Downing Street Years - Margaret Thatcher [105]
* Our three-month rate was 13 per cent. By contrast, interest rates in the US stood at 18 per cent and in France, Italy and Canada between 18 and 20 per cent. German interest rates, at a nominal 13 per cent, were very high indeed in real terms — and still the deutschmark had depreciated by between 40 and 45 per cent against the US dollar in the previous twelve months.
CHAPTER VII
The Falklands War: Follow the Fleet
The attempts by diplomacy and the sending of the task force to regain the Falkland Islands — to the end of April 1982
BACKGROUND
Nothing remains more vividly in my mind, looking back on my years in No. 10, than the eleven weeks in the spring of 1982 when Britain fought and won the Falklands War.
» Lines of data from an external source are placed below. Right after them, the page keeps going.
===== config.mk =====
export PLATFORM = sky130hd
export DESIGN_NAME = i2c_slave_buffer_responder_unit
export DESIGN_NICKNAME = d
export VERILOG_FILES = /design/src/sv/i2csbr_pkg.sv /design/src/sv/i2csbr_ctrl.sv /design/src/sv/i2csbr_dp.sv /design/src/sv/i2c_slave_buffer_responder_unit.sv
export SDC_FILE = /design/constraint.sdc
export NUM_CORES = 2
export LEC_CHECK = 0
export ABC_AREA = 1
export BUFFER_PORTS_ARGS = -buffer_cell sky130_fd_sc_hd__buf_2
export CAP_MARGIN = 20
export CORE_MARGIN = 2
export CORE_UTILIZATION = 25
export CTS_CLUSTER_DIAMETER = 80
export CTS_CLUSTER_SIZE = 10
export DETAILED_ROUTE_END_ITERATION = 10
export PLACE_DENSITY = 0.5
export SKIP_CTS_REPAIR_TIMING = 1
export SKIP_LAST_GASP = 1
export SYNTH_ARGS = -nofsm -noshare
export SYNTH_HDL_FRONTEND = slang
export SYNTH_HIERARCHICAL = 1
export SYNTH_SLANG_ARGS = --single-unit

===== constraint.sdc =====
create_clock -name clk -period 30.6 [get_ports clk]
set_input_delay 3.06 -clock clk [delete_from_list [all_inputs] [get_ports clk]]
set_output_delay 3.06 -clock clk [all_outputs]
set_load 0.01 [all_outputs]

===== src/sv/i2csbr_pkg.sv =====
package i2csbr_pkg;

  localparam int DEPTH  = 256;
  localparam int ADDR_W = $clog2(DEPTH);
  localparam int PTR_W  = 9;

  localparam logic [PTR_W-1:0] DEPTH_PTR = PTR_W'(DEPTH);

  localparam logic [3:0] MODE_START     = 4'd0;
  localparam logic [3:0] MODE_STOP      = 4'd1;
  localparam logic [3:0] MODE_GEN_CALL  = 4'd2;
  localparam logic [3:0] MODE_BYTE_RX   = 4'd3;
  localparam logic [3:0] MODE_BYTE_REQ  = 4'd4;
  localparam logic [3:0] MODE_HOST_RD   = 4'd5;
  localparam logic [3:0] MODE_HOST_WR   = 4'd6;
  localparam logic [3:0] MODE_SET_FLAG  = 4'd7;
  localparam logic [3:0] MODE_ARM       = 4'd8;

  localparam logic [1:0] FLAG_RX_DONE = 2'd0;
  localparam logic [1:0] FLAG_TX_DONE = 2'd1;
  localparam logic [1:0] FLAG_GC      = 2'd2;

  localparam logic [7:0] TX_PAST_END = 8'hFF;

  typedef struct packed {
    logic [3:0] mode;
    logic [7:0] bus_byte;
    logic [7:0] host_index;
    logic [7:0] host_data;
    logic [1:0] flag_select;
    logic       flag_value;
  } req_t;

  typedef struct packed {
    logic [7:0]       bus_tx_byte;
    logic [7:0]       host_read_data;
    logic [7:0]       internal_address;
    logic             rx_done;
    logic             tx_done;
    logic             general_call_seen;
    logic [PTR_W-1:0] pointer;
  } rsp_t;

  typedef struct packed {
    logic load;
    logic exec;
  } ctrl_cmd_t;

endpackage


===== src/sv/i2csbr_ctrl.sv =====
module i2csbr_ctrl
  import i2csbr_pkg::*;
(
  input  logic      clk,
  input  logic      rst,
  input  logic      req_valid,
  output logic      req_ready,
  output logic      rsp_valid,
  input  logic      rsp_ready,
  output ctrl_cmd_t cmd
);

  typedef enum logic [2:0] {
    ST_IDLE = 3'b001,
    ST_EXEC = 3'b010,
    ST_RESP = 3'b100
  } state_t;

  state_t state;
  state_t state_next;

  always_comb begin
    state_next = state;
    case (state)
      ST_IDLE: begin
        if (req_valid) begin
          state_next = ST_EXEC;
        end
      end
      ST_EXEC: begin
        state_next = ST_RESP;
      end
      ST_RESP: begin
        if (rsp_ready) begin
          state_next = ST_IDLE;
        end
      end
      default: begin
        state_next = ST_IDLE;
      end
    endcase
  end

  always_ff @(posedge clk) begin
    if (rst) begin
      state <= ST_IDLE;
    end else begin
      state <= state_next;
    end
  end

  assign req_ready = (state == ST_IDLE);
  assign rsp_valid = (state == ST_RESP);
  assign cmd.load  = req_ready && req_valid;
  assign cmd.exec  = (state == ST_EXEC);

endmodule


===== src/sv/i2csbr_dp.sv =====
module i2csbr_dp
  import i2csbr_pkg::*;
(
  input  logic             clk,
  input  logic             rst,
  input  ctrl_cmd_t        cmd,
  input  req_t             req,
  output rsp_t             rsp,
  input  logic             cfg_we,
  input  logic [PTR_W-1:0] cfg_wdata
);

  logic [7:0] mem [DEPTH];
  logic [7:0] mem_q;

  req_t             item;
  logic [PTR_W-1:0] buffer_size;
  logic [PTR_W-1:0] index;
  logic [7:0]       latched_address;
  logic             start_pending;
  logic             receiving;
  logic             sending;
  logic             rx_done;
  logic             tx_done;
  logic             gc;
  logic             tx_mem;
  logic             tx_ff;
  logic             hrd_mem;

  logic [PTR_W-1:0] index_next;
  logic [7:0]       latched_address_next;
  logic             start_pending_next;
  logic             receiving_next;
  logic             sending_next;
  logic             rx_done_next;
  logic             tx_done_next;
  logic             gc_next;
  logic             tx_mem_next;
  logic             tx_ff_next;
  logic             hrd_mem_next;

  logic [PTR_W-1:0]  lim;
  logic [PTR_W-1:0]  bus_ext;
  logic [PTR_W-1:0]  host_ext;
  logic [PTR_W-1:0]  eff;
  logic              mem_we;
  logic [ADDR_W-1:0] waddr;
  logic [ADDR_W-1:0] raddr;
  logic [7:0]        wdata;

  always_comb begin
    lim      = (buffer_size > DEPTH_PTR) ? DEPTH_PTR : buffer_size;
    bus_ext  = {1'b0, item.bus_byte};
    host_ext = {1'b0, item.host_index};
    eff      = start_pending ? {1'b0, latched_address} : index;

    index_next           = index;
    latched_address_next = latched_address;
    start_pending_next   = start_pending;
    receiving_next       = receiving;
    sending_next         = sending;
    rx_done_next         = rx_done;
    tx_done_next         = tx_done;
    gc_next              = gc;
    tx_mem_next          = 1'b0;
    tx_ff_next           = 1'b0;
    hrd_mem_next         = 1'b0;
    mem_we               = 1'b0;
    waddr                = index[ADDR_W-1:0];
    wdata                = item.bus_byte;
    raddr                = eff[ADDR_W-1:0];

    case (item.mode)
      MODE_START: begin
        start_pending_next = 1'b1;
        index_next         = '0;
      end
      MODE_STOP: begin
        if (receiving) begin
          receiving_next = 1'b0;
          rx_done_next   = 1'b1;
        end
        if (sending) begin
          sending_next = 1'b0;
          tx_done_next = 1'b1;
        end
      end
      MODE_GEN_CALL: begin
        gc_next = 1'b1;
      end
      MODE_BYTE_RX: begin
        if (start_pending) begin
          start_pending_next = 1'b0;
          receiving_next     = 1'b1;
          if (bus_ext < lim) begin
            latched_address_next = item.bus_byte;
            index_next           = bus_ext;
          end else begin
            latched_address_next = '0;
            index_next           = '0;
          end
        end else if (index < lim) begin
          mem_we     = 1'b1;
          index_next = index + PTR_W'(1);
        end
      end
      MODE_BYTE_REQ: begin
        if (start_pending) begin
          start_pending_next = 1'b0;
          sending_next       = 1'b1;
        end
        if (eff < lim) begin
          tx_mem_next = 1'b1;
          index_next  = eff + PTR_W'(1);
        end else begin
          tx_ff_next = 1'b1;
          index_next = eff;
        end
      end
      MODE_HOST_RD: begin
        raddr        = item.host_index[ADDR_W-1:0];
        hrd_mem_next = (host_ext < DEPTH_PTR);
      end
      MODE_HOST_WR: begin
        waddr  = item.host_index[ADDR_W-1:0];
        wdata  = item.host_data;
        mem_we = (host_ext < DEPTH_PTR);
      end
      MODE_SET_FLAG: begin
        case (item.flag_select)
          FLAG_RX_DONE: rx_done_next = item.flag_value;
          FLAG_TX_DONE: tx_done_next = item.flag_value;
          FLAG_GC:      gc_next      = item.flag_value;
          default: begin
          end
        endcase
      end
      MODE_ARM: begin
        rx_done_next       = 1'b0;
        tx_done_next       = 1'b0;
        gc_next            = 1'b0;
        receiving_next     = 1'b0;
        sending_next       = 1'b0;
        start_pending_next = 1'b0;
      end
      default: begin
      end
    endcase
  end

  always_ff @(posedge clk) begin
    if (cmd.exec) begin
      if (mem_we) begin
        mem[waddr] <= wdata;
      end
      mem_q <= mem[raddr];
    end
  end

  always_ff @(posedge clk) begin
    if (cmd.load) begin
      item <= req;
    end
  end

  always_ff @(posedge clk) begin
    if (rst) begin
      buffer_size <= '0;
    end else if (cfg_we) begin
      buffer_size <= cfg_wdata;
    end
  end

  always_ff @(posedge clk) begin
    if (rst) begin
      index           <= '0;
      latched_address <= '0;
      start_pending   <= 1'b0;
      receiving       <= 1'b0;
      sending         <= 1'b0;
      rx_done         <= 1'b0;
      tx_done         <= 1'b0;
      gc              <= 1'b0;
      tx_mem          <= 1'b0;
      tx_ff           <= 1'b0;
      hrd_mem         <= 1'b0;
    end else if (cmd.exec) begin
      index           <= index_next;
      latched_address <= latched_address_next;
      start_pending   <= start_pending_next;
      receiving       <= receiving_next;
      sending         <= sending_next;
      rx_done         <= rx_done_next;
      tx_done         <= tx_done_next;
      gc              <= gc_next;
      tx_mem          <= tx_mem_next;
      tx_ff           <= tx_ff_next;
      hrd_mem         <= hrd_mem_next;
    end
  end

  always_comb begin
    if (tx_mem) begin
      rsp.bus_tx_byte = mem_q;
    end else if (tx_ff) begin
      rsp.bus_tx_byte = TX_PAST_END;
    end else begin
      rsp.bus_tx_byte = '0;
    end
    rsp.host_read_data    = hrd_mem ? mem_q : 8'h00;
    rsp.internal_address  = latched_address;
    rsp.rx_done           = rx_done;
    rsp.tx_done           = tx_done;
    rsp.general_call_seen = gc;
    rsp.pointer           = index;
  end

endmodule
Much was at stake: what we were fighting for eight thousand miles away in the South Atlantic was not only the territory and the people of the Falklands, important though they were. We were defending our honour as a nation, and principles of fundamental importance to the whole world — above all, that aggressors should never succeed and that international law should prevail over the use of force. The war was very sudden. No one predicted the Argentine invasion more than a few hours in advance, though many predicted it in retrospect. When I became Prime Minister I never thought that I would have to order British troops into combat and I do not think I have ever lived so tensely or intensely as during the whole of that time.
The significance of the Falklands War was enormous, both for Britain’s self-confidence and for our standing in the world. Since the Suez fiasco in 1956, British foreign policy had been one long retreat. The tacit assumption made by British and foreign governments alike was that our world role was doomed steadily to diminish. We had come to be seen by both friends and enemies as a nation which lacked the will and the capability to defend its interests in peace, let alone in war. Victory in the Falklands changed that. Everywhere I went after the war, Britain’s name meant something more than it had. The war also had real importance in relations between East and West: years later I was told by a Russian general that the Soviets had been firmly convinced that we would not fight for the Falklands, and that if we did fight we would lose. We proved them wrong on both counts, and they did not forget the fact.
Beginning in the summer of 1982, only weeks after the war, I wrote down my detailed recollection of events as I had lived through them at the centre of government. I finished the story at Chequers over Easter 1983. It was still etched in my mind, and I had all the records to hand. The task took some time to complete; it is a long and complicated story. Parts of it will have to remain secret for a considerable time to come, but it is upon my personal memoir that I have based this account.
The first recorded landing on the Falklands was made in 1690 by British sailors, who named the channel between the two principal islands ‘Falkland’s Sound’ in honour of the Treasurer of the Navy, Viscount Falkland.